Köln – Fieber, eine laufende Nase, Rachenschmerzen, Heiserkeit – aus insgesamt 22 Symptomen kann ich wählen, um mir selbst meine angebliche Erkältung zu diagnostizieren. Das Ziel: Eine Krankmeldung von einem Arzt zu bekommen, ohne dafür wirklich einen Mediziner in seiner Praxis aufgesucht zu haben. Ich teste das Angebot des Hamburger Startups „AU-Schein.de“. Mit ein paar Klicks auf der Webseite kann man eine Erkältung beschreiben und bekommt dafür ein Attest.  

Ich kann selbst auswählen, ob ich ein, zwei oder drei Tage krank sein werde. Im zweiten Schritt werde ich nach chronischen Krankheiten, starken Schmerzen oder einer Schwangerschaft gefragt – um Risiken auszuschließen. Wer sich bis um 10 Uhr morgens bei dem Service meldet, erhält die Krankmeldung am selben Tag bis 14 Uhr bei Whatsapp.
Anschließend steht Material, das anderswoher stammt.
$ cat src/hdl/ncc_pkg.sv
// Shared types and constants of the correlator.
// Used by the controller, the datapath, the coefficient unit and the top level.
package ncc_pkg;

  localparam int CFG_W     = 7;
  localparam int IDX_W     = 6;
  localparam int KIND_W    = 2;
  localparam int LEN_RESET = 64;
  localparam int FRAC_BITS = 15;
  localparam int Q_W       = FRAC_BITS + 1;      // root magnitude, up to 1.0
  localparam int DIV_STEPS = 2 * FRAC_BITS;      // fraction bits of the squared ratio
  localparam int QD_W      = DIV_STEPS + 1;
  localparam int COEF_W    = 16;
  localparam int LAG_W     = 20;
  localparam logic [LAG_W-1:0]  LAG_MAX  = {LAG_W{1'b1}};
  localparam logic [COEF_W-1:0] COEF_MAX = {1'b0, {(COEF_W-1){1'b1}}};

  typedef enum logic [KIND_W-1:0] {
    KIND_TMPL    = 2'd0,
    KIND_IMAGE   = 2'd1,
    KIND_RESTART = 2'd2,
    KIND_SPARE   = 2'd3
  } kind_t;

  // what one multiply-accumulate issue does
  typedef enum logic [1:0] {
    OP_DOT = 2'd0,   // template tap times window tap
    OP_TSQ = 2'd1,   // template tap squared
    OP_OLD = 2'd2,   // leaving window sample squared, subtracted
    OP_NEW = 2'd3    // arriving sample squared
  } mac_op_t;

  typedef struct packed {
    logic    cfg_load;
    logic    in_take;
    logic    sweep_init;
    logic    issue;
    mac_op_t op;
    logic    img_commit;
    logic    te_store;
    logic    coef_start;
    logic    result_load;
  } dp_cmd_t;

  typedef struct packed {
    logic tap_last;
    logic mac_busy;
    logic will_fill;
    logic zero_energy;
    logic coef_done;
    logic out_free;
  } dp_stat_t;

endpackage

$ cat src/hdl/ncc_ctrl.sv
// Controller of the correlator: sequences sweeps, energy updates and results.
// Depends on ncc_pkg for the command, status and kind types.
module ncc_ctrl import ncc_pkg::*; (
  input  logic     clk,
  input  logic     rst_n,
  input  logic     in_valid,
  input  logic [KIND_W-1:0] in_kind,
  input  logic     cfg_valid,
  input  dp_stat_t stat,
  output logic     in_stall,
  output logic     cfg_ready,
  output dp_cmd_t  cmd
);

  typedef enum logic [11:0] {
    ST_IDLE      = 12'b000000000001,
    ST_TE_INIT   = 12'b000000000010,
    ST_TE_RUN    = 12'b000000000100,
    ST_TE_WAIT   = 12'b000000001000,
    ST_IMG_OLD   = 12'b000000010000,
    ST_IMG_NEW   = 12'b000000100000,
    ST_IMG_WAIT  = 12'b000001000000,
    ST_DOT_INIT  = 12'b000010000000,
    ST_DOT_RUN   = 12'b000100000000,
    ST_DOT_WAIT  = 12'b001000000000,
    ST_COEF_WAIT = 12'b010000000000,
    ST_RESULT    = 12'b100000000000
  } state_t;

  state_t state_r, state_nxt;

  always_ff @(posedge clk) begin
    if (!rst_n) begin
      state_r <= ST_IDLE;
    end else begin
      state_r <= state_nxt;
    end
  end

  // next state and commands
  always_comb begin
    state_nxt = state_r;
    cmd       = '0;
    cmd.op    = OP_DOT;
    in_stall  = 1'b1;
    cfg_ready = 1'b0;
    case (state_r)
      ST_IDLE: begin
        cfg_ready = 1'b1;
        in_stall  = cfg_valid;      // a register write wins
        if (cfg_valid) begin
          cmd.cfg_load = 1'b1;
          state_nxt    = ST_TE_INIT;
        end else if (in_valid) begin
          cmd.in_take = 1'b1;
          case (kind_t'(in_kind))
            KIND_TMPL:  state_nxt = ST_TE_INIT;
            KIND_IMAGE: state_nxt = ST_IMG_OLD;
            default:    state_nxt = ST_IDLE;
          endcase
        end
      end
      ST_TE_INIT: begin
        cmd.sweep_init = 1'b1;
        state_nxt      = ST_TE_RUN;
      end
      ST_TE_RUN: begin
        cmd.issue = 1'b1;
        cmd.op    = OP_TSQ;
        if (stat.tap_last) state_nxt = ST_TE_WAIT;
      end
      ST_TE_WAIT: begin
        if (!stat.mac_busy) begin
          cmd.te_store = 1'b1;
          state_nxt    = ST_IDLE;
        end
      end
      ST_IMG_OLD: begin
        cmd.issue = 1'b1;
        cmd.op    = OP_OLD;
        state_nxt = ST_IMG_NEW;
      end
      ST_IMG_NEW: begin
        cmd.issue = 1'b1;
        cmd.op    = OP_NEW;
        state_nxt = ST_IMG_WAIT;
      end
      ST_IMG_WAIT: begin
        if (!stat.mac_busy) begin
          cmd.img_commit = 1'b1;
          state_nxt      = stat.will_fill ? ST_DOT_INIT : ST_IDLE;
        end
      end
      ST_DOT_INIT: begin
        cmd.sweep_init = 1'b1;
        state_nxt      = ST_DOT_RUN;
      end
      ST_DOT_RUN: begin
        cmd.issue = 1'b1;
        cmd.op    = OP_DOT;
        if (stat.tap_last) state_nxt = ST_DOT_WAIT;
      end
      ST_DOT_WAIT: begin
        if (!stat.mac_busy) begin
          if (stat.zero_energy) begin
            state_nxt = ST_RESULT;
          end else begin
            cmd.coef_start = 1'b1;
            state_nxt      = ST_COEF_WAIT;
          end
        end
      end
      ST_COEF_WAIT: begin
        if (stat.coef_done) state_nxt = ST_RESULT;
      end
      ST_RESULT: begin
        if (stat.out_free) begin
          cmd.result_load = 1'b1;
          state_nxt       = ST_IDLE;
        end
      end
      default: state_nxt = ST_IDLE;
    endcase
  end

endmodule

$ cat config.mk
export PLATFORM = sky130hd
export DESIGN_NAME = ncc_ctrl
export DESIGN_NICKNAME = d
export VERILOG_FILES = /design/src/hdl/ncc_pkg.sv /design/src/hdl/ncc_ctrl.sv
export SDC_FILE = /design/constraint.sdc
export NUM_CORES = 1
export LEC_CHECK = 0
export BUFFER_PORTS_ARGS = -buffer_cell sky130_fd_sc_hd__buf_4
export CAP_MARGIN = 20
export CORE_ASPECT_RATIO = 0.75
export CORE_MARGIN = 2
export CORE_UTILIZATION = 52
export CTS_CLUSTER_DIAMETER = 200
export DETAILED_ROUTE_END_ITERATION = 16
export PLACE_DENSITY = 0.74
export SLEW_MARGIN = 10
export SYNTH_ARGS = -nofsm -noshare
export SYNTH_HDL_FRONTEND = slang
export SYNTH_SLANG_ARGS = --single-unit
$ cat constraint.sdc
create_clock -name clk -period 2.6 [get_ports clk]
set_input_delay 0 -clock clk [delete_from_list [all_inputs] [get_ports clk]]
set_output_delay 0 -clock clk [all_outputs]
set_load 0.005 [all_outputs]
==> out/metrics.cfg <==
[min_path]
worstHoldStart=in_kind[0]
worst_hold_path_type=in -> reg

[global_route]
grt_start_max_net_pins=12
grt_pass1_vias=855
gr-usage-all-layers_pct=25.7
first_pass_grt_wire_length_mm=4.20
total_overflow_reported_by_the_global_router=0
initial_antenna_violation_count=0

[placed_design]
hpwl_mm=2.02
buffer_ports.inserted=23
finalWeightedCongestion=0.911

[final_layout]
reg_top3=state_r (12)
multi_input_comb_area_um2=671
final_layout_size_suffix_gt1_share_pct=27.5
filler_cell_count=147
sequential_cell_area_um2=240
registers.top_by_ff_count=state_r
flip_flop_count_of_the_largest_register_all_copies_and_words_added=12
area.growth.synth_to_final_pct=22.6
final_nets=155
diodes=0

[power_and_ir_drop]
power_leakage_nw=0.490
powerDensity_mw_per_mm2=493
maximum_vdd_drop_uv=372

[sta]
grt_setup_unrepaired=false
fin_crit_sh_pct=81.7
setup_viol=0
final_period_minus_worst_setup_slack_ns=2.13
worst_slew_pin_slew_ns=0.578
achievable-frequency_mhz=470
timing.max_slew.rel_slack_pct=61.2
fin_tns_setup_ns=0
maxSlewViolCount=0
timing_hold_violations_final=0
fin_hold_ws_ns=0.0218
final.setup_skew_ns=0.00332

[worst_setup_path]
worst_setup_path_start=state_r[8]
endpoint_required_time_on_the_critical_path_ns=2.60
critPathCaptureType=output port
criticalPathCategory=reg -> out
timing.reg2reg.worst_path_depth=5
path_max_fanout=9
reg_to_reg_startpoint=state_r[3]
cp-start-kind=flip-flop
worst-endpoint-arrival_ns=2.13
ff2ff_setup_slack_ns=0.53
crit-reg2reg-capture=state_r[0]
crit_end=cmd[8]

[yosys]
synth-seq-area-share_pct=24.6
syn_area_um2=976
synth_area_leader=sky130_fd_sc_hd__dfxtp_1
ys_dominant_reg_cell=sky130_fd_sc_hd__dfxtp_1
netlist-cell-type-count=44
post-synth-top-area-fraction_pct=24.6
synth_fp_nets=131
post_synthesis_register_bit_count=12
synthesis.area_per_instance_um2=8.20
post_synth_edffs=0
synth.yosys.warnings=0
postSynth.asyncResetShare_pct=0
synthesis.instances=119
post_synth_main_area_contributors=sky130_fd_sc_hd__dfxtp_1, sky130_fd_sc_hd__nor4_4, sky130_fd_sc_hd__nor2_1

[route]
number_of_violations_reported_at_the_end_of_detailed_routing_iteration_0=72
detail_route.vias_per_cell=6.37
post-route-drc-count=0
routedLengthMet1_mm=1.25
total_iterations_of_the_first_detailed_routing_run=6
route.detailed.wl_per_inst_um=16.4
wl_met2_mm=1.15
ant_nets=0
routed_wirelength_mm=2.69
highest_layer=met3
wl_met3_um=293
dr_vias=1044

[clock_network]
maximum_count_of_clock_buffers_along_a_single_path=2
ctsHtreeMaxLevel=1
clkSinkCount=12
clk_lat_worst_skew_ns=0.29
ctsRootBufferMaster=sky130_fd_sc_hd__clkbuf_4
cts_buffers=3
worst_setup_hold_path_clk_slew_ns=0.08
clock_tree_from_tritoncts=yes

[die]
rows=13
die_x_um=54.0
chipHeight_um=41.5
floorplan.core_area_mm2=0.00176
floorplan.initialDensity_pct=55.6
floorplan.io_pins=24
die-area_mm2=0.00224

[run_status]
status=finished, final reports clean

[flow_run]
timing.max_cap.violations=0

[area by class of cell]
class / count / share of cell area, %
repair buffers: 26 / 16.9
well taps: 22 / 2.30
inverters: 5 / 1.57
multi-input cells: 95 / 56.1
flip-flops and latches: 12 / 20.1
clock buffers: 4 / 3.03
[cell usage in the layout (no fill, tap or decap), drive strengths merged, types with 2 or more instances in the layout]
cell and n:
and3 2, clkbuf 4, nand4 5, nor2 14
inv 5, or4b 4, nand3 5, nor4 9
buf 23, nand2 7, dlygate4sd3 3, or4 3
a21oi 5, xor2 2, a32oi 2, o21ai 5
xnor2 2, dfxtp 12, nor4b 3, nor3 9
[timing repair]
action,CTS,global route
buffers inserted,0,0
endpoints found under the hold margin,4,0
resized for setup,0,0
hold buffers,3,0
[worst max-delay path: stages, from the launching register on]
cell and delay, ns:
sky130_fd_sc_hd__dfxtp_1 0.41, sky130_fd_sc_hd__nor4_4 0.60, sky130_fd_sc_hd__nand2_2 0.19, sky130_fd_sc_hd__or3_4 0.43
sky130_fd_sc_hd__nor2_1 0.10, sky130_fd_sc_hd__buf_4 0.11
[metrics by stage]
stage	power (mW)	instances	area, um^2	setup slack (ns)	util (%)
3_5_place_dp	0.430	157	1130	0.579	64.3
2_1_floorplan	0.360	119	976	0.791	-
5_1_grt	0.622	164	1200	0.397	68.1
3_3_place_gp	0.427	157	1130	0.562	64.3
4_1_cts	0.591	164	1200	0.473	68.1
6_report	0.589	164	1200	0.475	68.1
[synth_stat cells (all sizes together), types with 3 or more instances]
cell / n
or4b: 4
buf: 7
nor4b: 3
nand2: 7
nor3: 9
or4: 3
o21ai: 5
a21oi: 5
nand4: 5
nand3: 5
nor2: 14
nor4: 9
inv: 5
dfxtp: 12
[metal layers]
metal	GRT usage [%]	vias to the layer above
li1	-	510
met1	41.0	482
met2	34.6	52
met3	7.55	0
met4	3.00	0
met5	0	-
[power breakdown]
group	total (mW)	switching [mW]	leakage (nW)	internal, mW
Combinational	0.211	0.108	0.372	0.102
Sequential	0.221	0.0284	0.0972	0.193
Clock	0.157	0.0717	0.0210	0.0854
[worst min-delay path by stage]
stage | endpoint | slack (ns) | cells after the start
CTS | state_r[10] | 0.009 | 4
detailed placement | state_r[4] | 0.19 | 2
global route | state_r[4] | 0.01 | 2
floorplan | cmd[3] | 0.03 | 1
global placement | state_r[4] | 0.19 | 2
finish | state_r[4] | 0.02 | 2
[logic make-up (layout without fill, tap and decap cells)]
logic type	after synthesis	after routing	share of synthesized area [%]
simple gates	70	70	49.4
flops	12	12	24.6
buf+inv	12	35	6.67
xor+xnor	4	4	3.59
compound gates	21	21	15.8
(Power assumes the default switching activity.)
Diagnose per Whatsapp und mit Emoji

So funktioniert es auch bei mir: Ich beantworte die Fragen auf der Webseite, bezahle neun Euro per Paypal und versende meine Daten über Whatsapp. Ein paar Stunden später erhalte ich meine Arbeitsunfähigkeitsbescheinigung per App von einem Arzt aus Lübeck, darin wird mir meine angebliche Erkältung mit einem schniefenden Emoji diagnostiziert. Diesen Service können Arbeitnehmer zweimal im Jahr nutzen, heißt es auf der Webseite.

Mit dem Arzt telefoniert oder ihn gesehen habe ich nicht. Die Kommunikation verlief nur über Whatsapp. Das sei rechtlich alles kein Problem, heißt es auf der Webseite „AU-Schein.de“.

Möglich werde der Whatsapp-Service durch die Lockerung des Fernbehandlungsverbots im letzten Jahr. Die Berufsordnung für Ärzte in Schleswig-Holstein lasse einen weitreichenderen Einsatz von Telemedizin zu, als die Berufsordnung der Bundesärztekammer. Auch müssten Krankschreibungen von den Kassen anerkannt werden, selbst wenn diese von einem Privatarzt ausgestellt werden. 

Kritik von Ärztekammern

Ärztevertreter sehen das allerdings anders – die Ärztekammern Hamburg und Schleswig-Holstein raten von der Nutzung des Dienstes ab. Ein Problem sei der Datenschutz und auch andere rechtliche Grundlagen müssten noch geprüft werden, erklärt Nicola Timpe von der Ärztekammer Hamburg.

Auch der Spitzenverband der Gesetzlichen Krankenkassen (GKV) sieht das Angebot kritisch, vor allem, dass es keinen Arzt-Patienten-Kontakt gebe und damit auch keine Untersuchung des Patienten. Weitere Punkte (wie die Gebühr) müssten noch juristisch geprüft werden, heißt es vom GKV.  

Probleme mit dem Datenschutz

Die Krankmeldung per Whatsapp würde meine Krankenkasse, die DAK, anerkennen. Denn von „AU-Schein.de“ bekomme ich in den nächsten Tagen ein ausgedrucktes Attest per Post, welches ich an die Krankenkasse senden müsste „Über welche Wege die Diagnose gestellt oder ein Attest vom Arzt an den Patienten ging, ist für uns dann nicht mehr ersichtlich“, heißt es von der DAK. Doch auch die DAK sieht bei dem Service datenschutzrechtliche Hürden.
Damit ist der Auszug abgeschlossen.